It’s not surprising that ridiculous and obscenely named Wi-Fi networks exist. In college, I could pick up such delightfully named networks as “assclown” and “boners firing into space.” However, it may surprise you to learn that a Wi-Fi network at the Teaneck, New Jersey Richard Rodda Community Center was so obscene that it set off a police investigation.
According to the New York Daily News, this particular network was named:
“F— All Jews and N—-”
Frankly, I don’t think those blanks need to be filled in.
The network raised complaints, which led the police to trace the location of the network inside the community center. Teaneck police are currently looking into who named the network, and the Teaneck Mayor Mohammed Hameeduddin has promised, ”We’re going to work hard to find out who did it.”
Some might argue that this is an unnecessary response to a Wi-Fi name.
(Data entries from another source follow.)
**config.mk**
```make
export PLATFORM = sky130hd
export DESIGN_NAME = autoneg_next_page_regs
export DESIGN_NICKNAME = d
export VERILOG_FILES = /design/src/hdl/np_regs_pkg.sv /design/src/hdl/np_word_store.sv /design/src/hdl/autoneg_next_page_regs.sv
export VERILOG_INCLUDE_DIRS = /design/src /design/src/hdl
export SDC_FILE = /design/constraint.sdc
export NUM_CORES = 1
export LEC_CHECK = 0
export BUFFER_PORTS_ARGS = -buffer_cell sky130_fd_sc_hd__buf_2
export CORE_ASPECT_RATIO = 0.8
export CORE_MARGIN = 2
export CORE_UTILIZATION = 46
export DETAILED_ROUTE_END_ITERATION = 8
export MAX_ROUTING_LAYER = met4
export PLACE_DENSITY = 0.88
export SKIP_CTS_REPAIR_TIMING = 1
export SLEW_MARGIN = 20
export SYNTH_ARGS = -nofsm -noshare
export SYNTH_HDL_FRONTEND = slang
export SYNTH_SLANG_ARGS = --single-unit
```
**constraint.sdc**
```tcl
create_clock -name ref_clk -period 0.9 [get_ports ref_clk]
set_input_delay 0.045 -clock ref_clk [delete_from_list [all_inputs] [get_ports ref_clk]]
set_output_delay 0.045 -clock ref_clk [all_outputs]
set_load 0.02 [all_outputs]
```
However, Wi-Fi networks are public pronouncements that often appear unbidden on people’s phones and computers. In my mind, it’s as if the words were written in enormous letters on a billboard, or shouted by someone standing nearby. In those situations, we’d almost certainly call this harassment. In fact, the woman quoted by the NY Daily News said:
“I was shocked, hurt. I felt harassed.”
Teaneck Police Chief Robert Wilson is quoted as saying that police are looking at situation as a possible bias crime. Unfortunately, considering that an unsecured wireless network can be renamed by any passerby probably means that no one person will carry the blame. I’d imagine it was just that: An enormous jerk who wanted to make trouble and will probably escape detection.
Hopefully, public spaces will keep their wireless networks locked down to prevent this kind of thing, but it would be far better if human beings could manage not to be crappy to each other. Both of these statements are, sadly, wishful thinking.